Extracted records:
--*--

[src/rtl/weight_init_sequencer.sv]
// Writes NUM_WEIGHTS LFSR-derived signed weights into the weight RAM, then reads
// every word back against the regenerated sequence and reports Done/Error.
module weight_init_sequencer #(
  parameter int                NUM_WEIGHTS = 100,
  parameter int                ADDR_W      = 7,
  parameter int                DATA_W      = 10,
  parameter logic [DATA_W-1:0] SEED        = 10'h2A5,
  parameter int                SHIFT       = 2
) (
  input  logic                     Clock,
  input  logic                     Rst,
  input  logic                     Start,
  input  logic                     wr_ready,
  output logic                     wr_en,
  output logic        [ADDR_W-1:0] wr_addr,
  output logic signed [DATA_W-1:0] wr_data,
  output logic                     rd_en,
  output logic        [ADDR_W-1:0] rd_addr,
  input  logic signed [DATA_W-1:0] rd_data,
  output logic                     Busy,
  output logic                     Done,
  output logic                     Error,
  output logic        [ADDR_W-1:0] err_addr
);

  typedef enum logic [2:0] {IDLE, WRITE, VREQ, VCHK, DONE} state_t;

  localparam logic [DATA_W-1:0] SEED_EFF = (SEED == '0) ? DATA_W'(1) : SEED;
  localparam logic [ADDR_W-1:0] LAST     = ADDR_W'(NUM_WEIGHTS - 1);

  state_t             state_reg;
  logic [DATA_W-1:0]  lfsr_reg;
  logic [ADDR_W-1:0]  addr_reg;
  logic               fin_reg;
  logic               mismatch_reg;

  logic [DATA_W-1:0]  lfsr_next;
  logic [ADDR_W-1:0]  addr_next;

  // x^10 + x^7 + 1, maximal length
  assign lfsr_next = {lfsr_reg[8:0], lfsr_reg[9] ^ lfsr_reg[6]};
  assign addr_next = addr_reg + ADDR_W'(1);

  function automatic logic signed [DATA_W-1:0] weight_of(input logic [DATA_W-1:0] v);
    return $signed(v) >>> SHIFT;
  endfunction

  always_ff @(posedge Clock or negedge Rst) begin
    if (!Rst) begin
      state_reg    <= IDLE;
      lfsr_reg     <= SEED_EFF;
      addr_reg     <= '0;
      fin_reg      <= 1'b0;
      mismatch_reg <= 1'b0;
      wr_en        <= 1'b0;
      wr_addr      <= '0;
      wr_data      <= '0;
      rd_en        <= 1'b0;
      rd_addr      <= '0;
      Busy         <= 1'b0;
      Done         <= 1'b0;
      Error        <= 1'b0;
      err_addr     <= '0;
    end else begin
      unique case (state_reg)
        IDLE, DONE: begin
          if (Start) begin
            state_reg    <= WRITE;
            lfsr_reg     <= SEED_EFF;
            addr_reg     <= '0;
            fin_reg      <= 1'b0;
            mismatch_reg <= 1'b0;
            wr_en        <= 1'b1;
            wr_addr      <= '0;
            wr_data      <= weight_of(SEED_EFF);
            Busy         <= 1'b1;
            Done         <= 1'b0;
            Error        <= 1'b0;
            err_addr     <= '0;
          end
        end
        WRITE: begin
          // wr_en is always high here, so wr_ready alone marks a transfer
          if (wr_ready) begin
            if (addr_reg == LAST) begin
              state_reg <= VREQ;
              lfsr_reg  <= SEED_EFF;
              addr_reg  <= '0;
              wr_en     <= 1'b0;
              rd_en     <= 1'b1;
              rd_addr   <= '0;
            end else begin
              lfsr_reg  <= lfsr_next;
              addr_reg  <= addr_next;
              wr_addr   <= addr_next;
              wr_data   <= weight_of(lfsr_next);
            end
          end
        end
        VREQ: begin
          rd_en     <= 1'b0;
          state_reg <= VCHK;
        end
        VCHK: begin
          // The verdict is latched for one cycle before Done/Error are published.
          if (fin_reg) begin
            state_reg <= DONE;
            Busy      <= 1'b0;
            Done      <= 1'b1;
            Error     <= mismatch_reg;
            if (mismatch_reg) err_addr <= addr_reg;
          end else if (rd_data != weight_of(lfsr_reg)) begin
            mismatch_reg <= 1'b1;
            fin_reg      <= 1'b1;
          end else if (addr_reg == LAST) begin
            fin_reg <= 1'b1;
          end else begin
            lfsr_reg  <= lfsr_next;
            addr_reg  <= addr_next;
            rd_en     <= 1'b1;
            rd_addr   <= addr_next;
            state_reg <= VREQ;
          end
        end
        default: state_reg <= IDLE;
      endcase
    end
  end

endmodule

--*--

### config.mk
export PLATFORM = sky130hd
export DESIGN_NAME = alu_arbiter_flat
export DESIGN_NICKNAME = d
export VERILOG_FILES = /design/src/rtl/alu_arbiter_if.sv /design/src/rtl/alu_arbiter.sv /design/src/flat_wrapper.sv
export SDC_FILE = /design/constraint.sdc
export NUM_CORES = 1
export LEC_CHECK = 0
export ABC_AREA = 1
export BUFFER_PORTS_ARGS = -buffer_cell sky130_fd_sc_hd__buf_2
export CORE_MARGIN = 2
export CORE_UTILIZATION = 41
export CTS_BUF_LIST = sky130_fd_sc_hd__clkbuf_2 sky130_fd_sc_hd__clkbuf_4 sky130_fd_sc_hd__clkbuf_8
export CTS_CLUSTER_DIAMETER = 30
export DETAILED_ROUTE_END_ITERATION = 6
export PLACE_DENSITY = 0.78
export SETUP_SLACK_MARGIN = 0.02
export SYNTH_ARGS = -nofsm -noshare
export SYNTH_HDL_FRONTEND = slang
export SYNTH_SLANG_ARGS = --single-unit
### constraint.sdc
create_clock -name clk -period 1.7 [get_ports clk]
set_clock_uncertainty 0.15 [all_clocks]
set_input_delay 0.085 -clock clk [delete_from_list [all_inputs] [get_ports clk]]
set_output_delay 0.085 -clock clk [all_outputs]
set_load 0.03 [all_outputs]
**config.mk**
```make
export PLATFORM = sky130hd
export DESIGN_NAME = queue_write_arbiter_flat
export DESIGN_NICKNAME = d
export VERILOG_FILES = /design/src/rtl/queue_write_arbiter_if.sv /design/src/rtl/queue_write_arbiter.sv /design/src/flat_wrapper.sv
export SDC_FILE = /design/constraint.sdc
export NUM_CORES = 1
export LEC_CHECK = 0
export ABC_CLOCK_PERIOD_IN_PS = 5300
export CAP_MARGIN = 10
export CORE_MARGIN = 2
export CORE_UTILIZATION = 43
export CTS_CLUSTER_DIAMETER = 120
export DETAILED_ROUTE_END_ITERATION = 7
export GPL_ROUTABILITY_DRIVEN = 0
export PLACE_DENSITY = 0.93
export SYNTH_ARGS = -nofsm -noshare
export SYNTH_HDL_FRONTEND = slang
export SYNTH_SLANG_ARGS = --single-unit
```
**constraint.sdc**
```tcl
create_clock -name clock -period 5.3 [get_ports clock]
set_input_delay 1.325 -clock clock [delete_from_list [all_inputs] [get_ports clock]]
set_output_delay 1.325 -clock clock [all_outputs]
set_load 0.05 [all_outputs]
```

--*--

* [PROBLEM]: Could you retype exactly the lines above, starting at the line that contains "[src/rtl/weight_init_sequencer.sv]" and ending at the line that contains "assign addr_next = addr_reg + ADDR_W'(1);", and nothing more?

* [WRITTEN SOLUTION]:
[src/rtl/weight_init_sequencer.sv]
// Writes NUM_WEIGHTS LFSR-derived signed weights into the weight RAM, then reads
// every word back against the regenerated sequence and reports Done/Error.
module weight_init_sequencer #(
  parameter int                NUM_WEIGHTS = 100,
  parameter int                ADDR_W      = 7,
  parameter int                DATA_W      = 10,
  parameter logic [DATA_W-1:0] SEED        = 10'h2A5,
  parameter int                SHIFT       = 2
) (
  input  logic                     Clock,
  input  logic                     Rst,
  input  logic                     Start,
  input  logic                     wr_ready,
  output logic                     wr_en,
  output logic        [ADDR_W-1:0] wr_addr,
  output logic signed [DATA_W-1:0] wr_data,
  output logic                     rd_en,
  output logic        [ADDR_W-1:0] rd_addr,
  input  logic signed [DATA_W-1:0] rd_data,
  output logic                     Busy,
  output logic                     Done,
  output logic                     Error,
  output logic        [ADDR_W-1:0] err_addr
);

  typedef enum logic [2:0] {IDLE, WRITE, VREQ, VCHK, DONE} state_t;

  localparam logic [DATA_W-1:0] SEED_EFF = (SEED == '0) ? DATA_W'(1) : SEED;
  localparam logic [ADDR_W-1:0] LAST     = ADDR_W'(NUM_WEIGHTS - 1);

  state_t             state_reg;
  logic [DATA_W-1:0]  lfsr_reg;
  logic [ADDR_W-1:0]  addr_reg;
  logic               fin_reg;
  logic               mismatch_reg;

  logic [DATA_W-1:0]  lfsr_next;
  logic [ADDR_W-1:0]  addr_next;

  // x^10 + x^7 + 1, maximal length
  assign lfsr_next = {lfsr_reg[8:0], lfsr_reg[9] ^ lfsr_reg[6]};
  assign addr_next = addr_reg + ADDR_W'(1);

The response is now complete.